Sometimes, you just don’t know what you don’t know. Last week was level 1, and this week, the intensity racheted up to level 10 (and will continue to increase at a nearly exponential pace, it seems).
So there was another opportunity for a pop quiz today, but more constraints (and expectations) were put on each person. I wasn’t totally clear on the directions, and not much guidance was provided. I did the best that I could, but didn’t exactly feel fantastic about what I had put together at that point.
Naturally, I thought that I would have the benefit of time – that another person would be asked to go before me, right? Nope! I was called upon to go first. “Great,” I lamented.
So I’m probably being harder on myself than I need to be, but in light of my success from the previous week, my less-than-stellar-performance today was disappointing. I thought to myself, “What happened?”
I then recalled that failure – even smallish ones – can be most instructive. With the right perspective, these experiences can often be remarkable teachers, and so I decided to change my mindset on the situation.
After all, what I learned from this experience will make me better in the future. If I choose to interpret what happened in this way, then this misstep was a small detour on my way to success.
Here is what I learned from my “fail well” experience today:
- When I’m not clear on expectations, it’s always best to seek clarification (rather than making assumptions).

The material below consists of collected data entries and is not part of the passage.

`src/design/hdlc_frame_decoder_macros.svh`:
```
// ---------------------------------------------------------------------------
// hdlc_frame_decoder_macros.svh
// Assertion macros used by the frame decoder back end (hfd_back).
// ---------------------------------------------------------------------------
`ifndef HDLC_FRAME_DECODER_MACROS_SVH
`define HDLC_FRAME_DECODER_MACROS_SVH

`ifndef SYNTHESIS

// property checked outside reset
`define HFD_ASSERT(label, clk, rst, prop, msg) \
   label: assert property (@(posedge clk) disable iff (rst) prop) else $error(msg);

// property checked on every edge, reset included
`define HFD_ASSERT_ALWAYS(label, clk, prop, msg) \
   label: assert property (@(posedge clk) prop) else $error(msg);

`else

`define HFD_ASSERT(label, clk, rst, prop, msg)
`define HFD_ASSERT_ALWAYS(label, clk, prop, msg)

`endif

`endif

```
`src/design/hfd_pkg.sv`:
```
// ---------------------------------------------------------------------------
// hfd_pkg
// Types, constants and the CRC-16/X.25 byte update for the frame decoder.
// ---------------------------------------------------------------------------
package hfd_pkg;

   localparam logic [15:0] CRC_POLY = 16'h8408;
   localparam logic [15:0] CRC_INIT = 16'hFFFF;

   localparam logic [7:0]  FLAG_RESET   = 8'h7E;
   localparam logic [7:0]  ESCAPE_RESET = 8'h7D;
   localparam logic [7:0]  MASK_RESET   = 8'h20;
   localparam logic [15:0] MAX_RESET    = 16'd1024;

   localparam int QUEUE_DEPTH = 2;
   localparam int QPTR_W      = $clog2(QUEUE_DEPTH);
   localparam int QCNT_W      = $clog2(QUEUE_DEPTH + 1);

   typedef enum logic [1:0] {
      REG_FLAG   = 2'd0,
      REG_ESCAPE = 2'd1,
      REG_MASK   = 2'd2,
      REG_MAX    = 2'd3
   } reg_index_type;

   typedef enum logic [2:0] {
      ST_OK       = 3'd0,
      ST_SHORT    = 3'd1,
      ST_OVERFLOW = 3'd2,
      ST_BAD_CRC  = 3'd3,
      ST_DANGLING = 3'd4
   } status_type;

   typedef enum logic {
      OP_DATA  = 1'b0,
      OP_CLOSE = 1'b1
   } op_type;

   typedef struct packed {
      logic [7:0]  flag_byte;
      logic [7:0]  escape_byte;
      logic [7:0]  escape_mask;
      logic [15:0] max_frame_bytes;
   } cfg_type;

   // one classified beat handed from front to back
   typedef struct packed {
      op_type     op;
      logic [7:0] data;
      logic       esc_pending;   // close only: escape was left open
   } item_type;

   function automatic logic [15:0] crc_byte(input logic [15:0] crc, input logic [7:0] b);
      logic [15:0] c;
      c = crc ^ {8'h00, b};
      for (int k = 0; k < 8; k++) begin
         c = c[0] ? ((c >> 1) ^ CRC_POLY) : (c >> 1);
      end
      return c;
   endfunction

endpackage

```
`src/design/hfd_front.sv`:
```
// ---------------------------------------------------------------------------
// hfd_front
// Accepts raw bytes, strips flags and escapes, queues data and close beats.
// ---------------------------------------------------------------------------
module hfd_front (
   input  logic              clock,
   input  logic              reset,
   input  hfd_pkg::cfg_type  cfg,
   input  logic              req_valid,
   input  logic [7:0]        req_in_byte,
   input  logic              q_full,
   output logic              push,
   output hfd_pkg::item_type push_item
);

   logic esc_ff, esc_in;
   logic seen_ff, seen_in;   // a raw byte arrived since the last flag
   logic accept;

   assign accept = req_valid && !q_full;

   always_comb begin
      esc_in            = esc_ff;
      seen_in           = seen_ff;
      push              = 1'b0;
      push_item.op      = hfd_pkg::OP_DATA;
      push_item.data    = req_in_byte;
      push_item.esc_pending = esc_ff;
      if (accept) begin
         if (req_in_byte == cfg.flag_byte) begin
            push         = seen_ff;   // empty frames vanish here
            push_item.op = hfd_pkg::OP_CLOSE;
            esc_in       = 1'b0;
            seen_in      = 1'b0;
         end else begin
            seen_in = 1'b1;
            if (esc_ff) begin
               esc_in         = 1'b0;
               push           = 1'b1;
               push_item.data = req_in_byte ^ cfg.escape_mask;
            end else if (req_in_byte == cfg.escape_byte) begin
               esc_in = 1'b1;
            end else begin
               push = 1'b1;
            end
         end
      end
   end

   always_ff @(posedge clock) begin
      if (reset) begin
         esc_ff  <= 1'b0;
         seen_ff <= 1'b0;
      end else begin
         esc_ff  <= esc_in;
         seen_ff <= seen_in;
      end
   end

endmodule

```
`src/design/hfd_queue.sv`:
```
// ---------------------------------------------------------------------------
// hfd_queue
// Two-entry queue of classified beats between front and back.
// ---------------------------------------------------------------------------
module hfd_queue (
   input  logic              clock,
   input  logic              reset,
   input  logic              push,
   input  hfd_pkg::item_type push_item,
   input  logic              pop,
   output logic              q_valid,
   output logic              q_full,
   output hfd_pkg::item_type head
);

   hfd_pkg::item_type                  mem_ff [hfd_pkg::QUEUE_DEPTH];
   logic [hfd_pkg::QPTR_W-1:0] wr_ptr_ff, wr_ptr_in;
   logic [hfd_pkg::QPTR_W-1:0] rd_ptr_ff, rd_ptr_in;
   logic [hfd_pkg::QCNT_W-1:0] cnt_ff, cnt_in;

   localparam logic [hfd_pkg::QPTR_W-1:0] LAST = hfd_pkg::QPTR_W'(hfd_pkg::QUEUE_DEPTH - 1);
   localparam logic [hfd_pkg::QCNT_W-1:0] FULL = hfd_pkg::QCNT_W'(hfd_pkg::QUEUE_DEPTH);

   assign q_valid = (cnt_ff != '0);
   assign q_full  = (cnt_ff == FULL);
   assign head    = mem_ff[rd_ptr_ff];

   always_comb begin
      wr_ptr_in = wr_ptr_ff;
      rd_ptr_in = rd_ptr_ff;
      cnt_in    = cnt_ff;
      if (push) begin
         wr_ptr_in = (wr_ptr_ff == LAST) ? '0 : wr_ptr_ff + 1'b1;
      end
      if (pop) begin
         rd_ptr_in = (rd_ptr_ff == LAST) ? '0 : rd_ptr_ff + 1'b1;
      end
      if (push && !pop) begin
         cnt_in = cnt_ff + 1'b1;
      end else if (pop && !push) begin
         cnt_in = cnt_ff - 1'b1;
      end
   end

   always_ff @(posedge clock) begin
      if (reset) begin
         wr_ptr_ff <= '0;
         rd_ptr_ff <= '0;
         cnt_ff    <= '0;
      end else begin
         wr_ptr_ff <= wr_ptr_in;
         rd_ptr_ff <= rd_ptr_in;
         cnt_ff    <= cnt_in;
      end
   end

   always_ff @(posedge clock) begin
      if (push) begin
         mem_ff[wr_ptr_ff] <= push_item;
      end
   end

endmodule

```
`src/design/hfd_back.sv`:
```
// ---------------------------------------------------------------------------
// hfd_back
// Runs the two-byte tail, CRC, length and overflow; drives the result beat.
// ---------------------------------------------------------------------------
`include "hdlc_frame_decoder_macros.svh"

module hfd_back (
   input  logic              clock,
   input  logic              reset,
   input  hfd_pkg::cfg_type  cfg,
   input  logic              q_valid,
   input  hfd_pkg::item_type head,
   output logic              pop,
   output logic              rsp_valid,
   input  logic              rsp_stall,
   output logic [7:0]        rsp_out_byte,
   output logic              rsp_data_valid,
   output logic              rsp_frame_end,
   output logic [2:0]        rsp_frame_status,
   output logic [15:0]       rsp_payload_length
);

   logic [15:0] crc_ff, crc_in;
   logic [15:0] cnt_ff, cnt_in;
   logic [7:0]  tail0_ff, tail0_in;
   logic [7:0]  tail1_ff, tail1_in;
   logic        ovf_ff, ovf_in;

   logic        rsp_valid_ff, rsp_valid_in;
   logic [7:0]  rsp_byte_ff, rsp_byte_in;
   logic        rsp_dv_ff, rsp_dv_in;
   logic        rsp_end_ff, rsp_end_in;
   hfd_pkg::status_type rsp_status_ff, rsp_status_in;
   logic [15:0] rsp_len_ff, rsp_len_in;

   logic        advance;
   logic        emit;
   logic [15:0] cnt_inc;
   logic [15:0] crc_calc;

   assign advance = !rsp_valid_ff || !rsp_stall;
   assign pop     = q_valid && advance;
   assign cnt_inc = cnt_ff + 16'd1;
   assign crc_calc = ~crc_ff;

   always_comb begin
      crc_in        = crc_ff;
      cnt_in        = cnt_ff;
      tail0_in      = tail0_ff;
      tail1_in      = tail1_ff;
      ovf_in        = ovf_ff;
      emit          = 1'b0;
      rsp_byte_in   = 8'h00;
      rsp_dv_in     = 1'b0;
      rsp_end_in    = 1'b0;
      rsp_status_in = hfd_pkg::ST_OK;
      rsp_len_in    = 16'd0;
      if (pop) begin
         if (head.op == hfd_pkg::OP_CLOSE) begin
            emit       = 1'b1;
            rsp_end_in = 1'b1;
            rsp_len_in = (cnt_ff >= 16'd2) ? cnt_ff - 16'd2 : 16'd0;
            if (ovf_ff) begin
               rsp_status_in = hfd_pkg::ST_OVERFLOW;
            end else if (cnt_ff < 16'd2) begin
               rsp_status_in = hfd_pkg::ST_SHORT;
            end else if (head.esc_pending) begin
               rsp_status_in = hfd_pkg::ST_DANGLING;
            end else if (crc_calc != {tail1_ff, tail0_ff}) begin
               rsp_status_in = hfd_pkg::ST_BAD_CRC;
            end
            crc_in   = hfd_pkg::CRC_INIT;
            cnt_in   = 16'd0;
            tail0_in = 8'h00;
            tail1_in = 8'h00;
            ovf_in   = 1'b0;
         end else if (!ovf_ff) begin
            if (cnt_ff >= 16'd2) begin
               // oldest tail byte leaves the delay line as payload
               emit        = 1'b1;
               rsp_dv_in   = 1'b1;
               rsp_byte_in = tail0_ff;
               crc_in      = hfd_pkg::crc_byte(crc_ff, tail0_ff);
            end
            tail0_in = tail1_ff;
            tail1_in = head.data;
            cnt_in   = cnt_inc;
            ovf_in   = (cnt_inc >= cfg.max_frame_bytes);
         end
      end
      rsp_valid_in = advance ? emit : rsp_valid_ff;
   end

   always_ff @(posedge clock) begin
      if (reset) begin
         crc_ff       <= hfd_pkg::CRC_INIT;
         cnt_ff       <= 16'd0;
         tail0_ff     <= 8'h00;
         tail1_ff     <= 8'h00;
         ovf_ff       <= 1'b0;
         rsp_valid_ff <= 1'b0;
      end else begin
         crc_ff       <= crc_in;
         cnt_ff       <= cnt_in;
         tail0_ff     <= tail0_in;
         tail1_ff     <= tail1_in;
         ovf_ff       <= ovf_in;
         rsp_valid_ff <= rsp_valid_in;
      end
   end

   always_ff @(posedge clock) begin
      if (emit) begin
         rsp_byte_ff   <= rsp_byte_in;
         rsp_dv_ff     <= rsp_dv_in;
         rsp_end_ff    <= rsp_end_in;
         rsp_status_ff <= rsp_status_in;
         rsp_len_ff    <= rsp_len_in;
      end
   end

   assign rsp_valid          = rsp_valid_ff;
   assign rsp_out_byte       = rsp_byte_ff;
   assign rsp_data_valid     = rsp_dv_ff;
   assign rsp_frame_end      = rsp_end_ff;
   assign rsp_frame_status   = rsp_status_ff;
   assign rsp_payload_length = rsp_len_ff;

   `HFD_ASSERT(a_crc_idle_short, clock, reset, (cnt_ff < 16'd2) |-> (crc_ff == hfd_pkg::CRC_INIT), "CRC moved before two bytes were held")
   `HFD_ASSERT(a_ovf_frozen, clock, reset, (ovf_ff && pop && head.op == hfd_pkg::OP_DATA) |=> $stable(cnt_ff), "byte counted after overflow")
   `HFD_ASSERT(a_kind_onehot, clock, reset, rsp_valid_ff |-> (rsp_dv_ff != rsp_end_ff), "result is neither payload nor end, or both")
   `HFD_ASSERT(a_end_zero_byte, clock, reset, (rsp_valid_ff && rsp_end_ff) |-> (rsp_byte_ff == 8'h00), "end beat carries a byte")
   `HFD_ASSERT_ALWAYS(a_reset_clears, clock, reset |=> !rsp_valid_ff, "result valid right after reset")

endmodule

```
`src/design/hdlc_frame_decoder.sv`:
```
// ---------------------------------------------------------------------------
// hdlc_frame_decoder
// HDLC-style byte deframer with unescape and CRC-16/X.25 frame check.
// ---------------------------------------------------------------------------
//   channel   ports                          beat
//   req       req_valid / req_stall          one raw received byte
//   rsp       rsp_valid / rsp_stall          one payload byte or one frame end
//   csr       csr_wr_en, csr_index, data     one register write
//
// One byte accepted per cycle unless req_stall is high; the back takes one
// queued beat a cycle unless rsp_stall holds its result. A byte is queued
// first; the back then pops it and registers any result it yields.
// While a result waits on rsp_stall the queue takes up to two more beats,
// then req_stall (the registered queue-full flag) rises.
// Synchronous reset restores register defaults and clears all frame state.
// ---------------------------------------------------------------------------
module hdlc_frame_decoder (
   input  logic        clock,
   input  logic        reset,
   input  logic        req_valid,
   output logic        req_stall,
   input  logic [7:0]  req_in_byte,
   output logic        rsp_valid,
   input  logic        rsp_stall,
   output logic [7:0]  rsp_out_byte,
   output logic        rsp_data_valid,
   output logic        rsp_frame_end,
   output logic [2:0]  rsp_frame_status,
   output logic [15:0] rsp_payload_length,
   input  logic        csr_wr_en,
   input  logic [1:0]  csr_index,
   input  logic [15:0] csr_wr_data
);

   hfd_pkg::cfg_type  cfg_ff, cfg_in;
   hfd_pkg::item_type push_item, head;
   logic              push, pop, q_valid, q_full;

   always_comb begin
      cfg_in = cfg_ff;
      if (csr_wr_en) begin
         unique case (hfd_pkg::reg_index_type'(csr_index))
            hfd_pkg::REG_FLAG:   cfg_in.flag_byte       = csr_wr_data[7:0];
            hfd_pkg::REG_ESCAPE: cfg_in.escape_byte     = csr_wr_data[7:0];
            hfd_pkg::REG_MASK:   cfg_in.escape_mask     = csr_wr_data[7:0];
            hfd_pkg::REG_MAX:    cfg_in.max_frame_bytes = csr_wr_data;
            default: ;
         endcase
      end
   end

   always_ff @(posedge clock) begin
      if (reset) begin
         cfg_ff.flag_byte       <= hfd_pkg::FLAG_RESET;
         cfg_ff.escape_byte     <= hfd_pkg::ESCAPE_RESET;
         cfg_ff.escape_mask     <= hfd_pkg::MASK_RESET;
         cfg_ff.max_frame_bytes <= hfd_pkg::MAX_RESET;
      end else begin
         cfg_ff <= cfg_in;
      end
   end

   assign req_stall = q_full;

   hfd_front u_front (
      .clock       (clock),
      .reset       (reset),
      .cfg         (cfg_ff),
      .req_valid   (req_valid),
      .req_in_byte (req_in_byte),
      .q_full      (q_full),
      .push        (push),
      .push_item   (push_item)
   );

   hfd_queue u_queue (
      .clock     (clock),
      .reset     (reset),
      .push      (push),
      .push_item (push_item),
      .pop       (pop),
      .q_valid   (q_valid),
      .q_full    (q_full),
      .head      (head)
   );

   hfd_back u_back (
      .clock              (clock),
      .reset              (reset),
      .cfg                (cfg_ff),
      .q_valid            (q_valid),
      .head               (head),
      .pop                (pop),
      .rsp_valid          (rsp_valid),
      .rsp_stall          (rsp_stall),
      .rsp_out_byte       (rsp_out_byte),
      .rsp_data_valid     (rsp_data_valid),
      .rsp_frame_end      (rsp_frame_end),
      .rsp_frame_status   (rsp_frame_status),
      .rsp_payload_length (rsp_payload_length)
   );

endmodule
```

- Perfection isn’t the goal here. Learning is. And we often learn more from our mistakes than we do from our successes.
- I am in the middle of a process, and what I’m feeling today – as predicted by the woman whose quote I shared earlier – is neither unique to me nor unexpected. It’s a journey and process like so many other aspects of life, and I need to accept that things will change for the better as I learn and continue to grow.
I already feel better, come to think of it. I simply needed a way to channel my thoughts in a deliberate, but not overly emotional way. It’s like climbing a mountain – not that I’ve ever done that – when you are at the base of the mountain, the summit seems awfully far away and difficult to access. The only way to assure success is to keep climbing, and make sure you know how to use the equipment that you’ve brought along the way!
Dear Lord, I’m actually thankful that I had this opportunity to fail well today. In the moment, my lackluster performance stung a bit, but I can now better appreciate the change in perspective that I needed to make. As You know, what I am doing is not easy; others have gone before me, and my frustrations and challenges are not unique to me. Learning something new and different is challenging, because only then am I forced to recognize the limitations of what I actually do know.
Being a student in any shape or form can be quite humbling, but if I really embrace the opportunity to learn, grow, and change, the experience can be life-changing (it already has been, if I’m honest).
This whole experience has been a tremendous gift, and I look forward in hope to the time when – with Your support and guidance – I finally make it to the summit! In Jesus’s name I pray, Amen.